Intracranial vascular anomalies involving the MCA are relatively rare. There are two known types of double-M1 segments of the MCA, including a duplicated middle cerebral artery (DMCA) and an AMCA. Teal et al.[ 15 ] classified the DMCA and AMCA according to the point of origin: a DMCA arises from the ICA at the proximal point of bifurcation, whereas an AMCA arises from the proximal portion of the ACA or the distal portion of the A1 segment of the ACA near the ACoA. Gibo et al.[ 4 ] and Komiyama et al.[ 8 ] analysed the cortical territories of the DMCAs and AMCAs. A DMCA feeds the temporopolar territory and the anterior and middle temporal areas, while an AMCA feeds the orbitofrontal and prefrontal areas. However, the AMCA described in this case perfused a broader area, including the orbitofrontal, prefrontal, and precentral areas. In some cases, it is difficult to distinguish a DMCA from an AMCA, and it is important to clarify the relationship between A1 of the ACA and the abnormal MCA. However, in this case, A1 of the ACA was occluded, making it difficult to clarify whether this anomaly represented an AMCA or A1 of the ACA. Because the occluded artery had a similar appearance to A1 of the ACA and because the anomalous artery supplied CBF only to the frontal area, it was considered to be an AMCA.

The clinical presentation in this case likely represents a TIA due to a hemodynamic mechanism.
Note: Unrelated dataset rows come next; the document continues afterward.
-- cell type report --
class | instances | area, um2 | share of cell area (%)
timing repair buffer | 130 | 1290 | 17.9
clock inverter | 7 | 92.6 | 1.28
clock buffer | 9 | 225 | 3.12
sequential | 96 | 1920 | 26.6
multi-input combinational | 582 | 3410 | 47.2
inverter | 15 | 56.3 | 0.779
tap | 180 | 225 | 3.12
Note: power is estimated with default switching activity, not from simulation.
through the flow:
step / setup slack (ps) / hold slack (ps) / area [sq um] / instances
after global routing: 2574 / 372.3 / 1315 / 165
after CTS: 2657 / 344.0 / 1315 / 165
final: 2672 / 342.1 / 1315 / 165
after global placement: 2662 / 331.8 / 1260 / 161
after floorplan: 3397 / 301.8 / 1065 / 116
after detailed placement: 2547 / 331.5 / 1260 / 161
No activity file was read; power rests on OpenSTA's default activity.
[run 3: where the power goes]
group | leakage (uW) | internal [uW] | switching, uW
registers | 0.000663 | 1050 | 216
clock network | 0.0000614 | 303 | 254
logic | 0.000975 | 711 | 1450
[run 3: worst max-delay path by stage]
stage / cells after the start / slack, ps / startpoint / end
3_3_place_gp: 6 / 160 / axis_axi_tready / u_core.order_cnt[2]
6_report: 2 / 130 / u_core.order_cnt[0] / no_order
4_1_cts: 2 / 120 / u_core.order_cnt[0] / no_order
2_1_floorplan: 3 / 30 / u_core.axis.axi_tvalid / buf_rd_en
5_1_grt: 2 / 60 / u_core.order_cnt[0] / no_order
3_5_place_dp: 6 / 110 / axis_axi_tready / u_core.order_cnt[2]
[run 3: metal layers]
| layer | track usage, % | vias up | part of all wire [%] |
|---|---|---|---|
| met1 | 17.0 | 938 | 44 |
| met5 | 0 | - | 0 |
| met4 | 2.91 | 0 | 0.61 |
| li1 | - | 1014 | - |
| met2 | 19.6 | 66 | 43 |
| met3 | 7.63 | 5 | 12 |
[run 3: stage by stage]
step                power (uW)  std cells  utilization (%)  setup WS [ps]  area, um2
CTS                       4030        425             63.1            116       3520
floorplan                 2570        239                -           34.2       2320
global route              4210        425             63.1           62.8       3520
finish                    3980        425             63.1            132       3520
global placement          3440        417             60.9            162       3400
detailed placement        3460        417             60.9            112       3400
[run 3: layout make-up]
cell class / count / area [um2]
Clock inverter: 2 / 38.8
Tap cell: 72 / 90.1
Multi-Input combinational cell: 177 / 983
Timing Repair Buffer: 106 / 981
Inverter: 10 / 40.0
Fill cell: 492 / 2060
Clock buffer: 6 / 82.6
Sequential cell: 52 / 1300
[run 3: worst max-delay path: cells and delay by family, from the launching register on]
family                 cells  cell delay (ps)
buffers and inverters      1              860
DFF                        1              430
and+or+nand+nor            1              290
There were three stenotic lesions contributing to cerebral ischemia: (1) occlusion of the left ICA, (2) occlusion of the ipsilateral A1 of the ACA, and (3) severe stenosis of the ipsilateral MCA. The stenosis in the left MCA caused the decrease in blood flow, while the occlusion of A1 of the ACA reduced the blood flow through the AMCA. Together, these obstructions resulted in a decrease in blood flow through the MCA [ Figure 4 ], which corresponded to the SPECT findings that revealed a marked decline of CBF in the left fronto-temporo-occipital region. Because there was no stenotic lesion at AMCA, which contributed in ischemic attack and the CBF of AMCA territory decreased, we concluded that TIA attack were occurred due to a hemodynamic mechanism.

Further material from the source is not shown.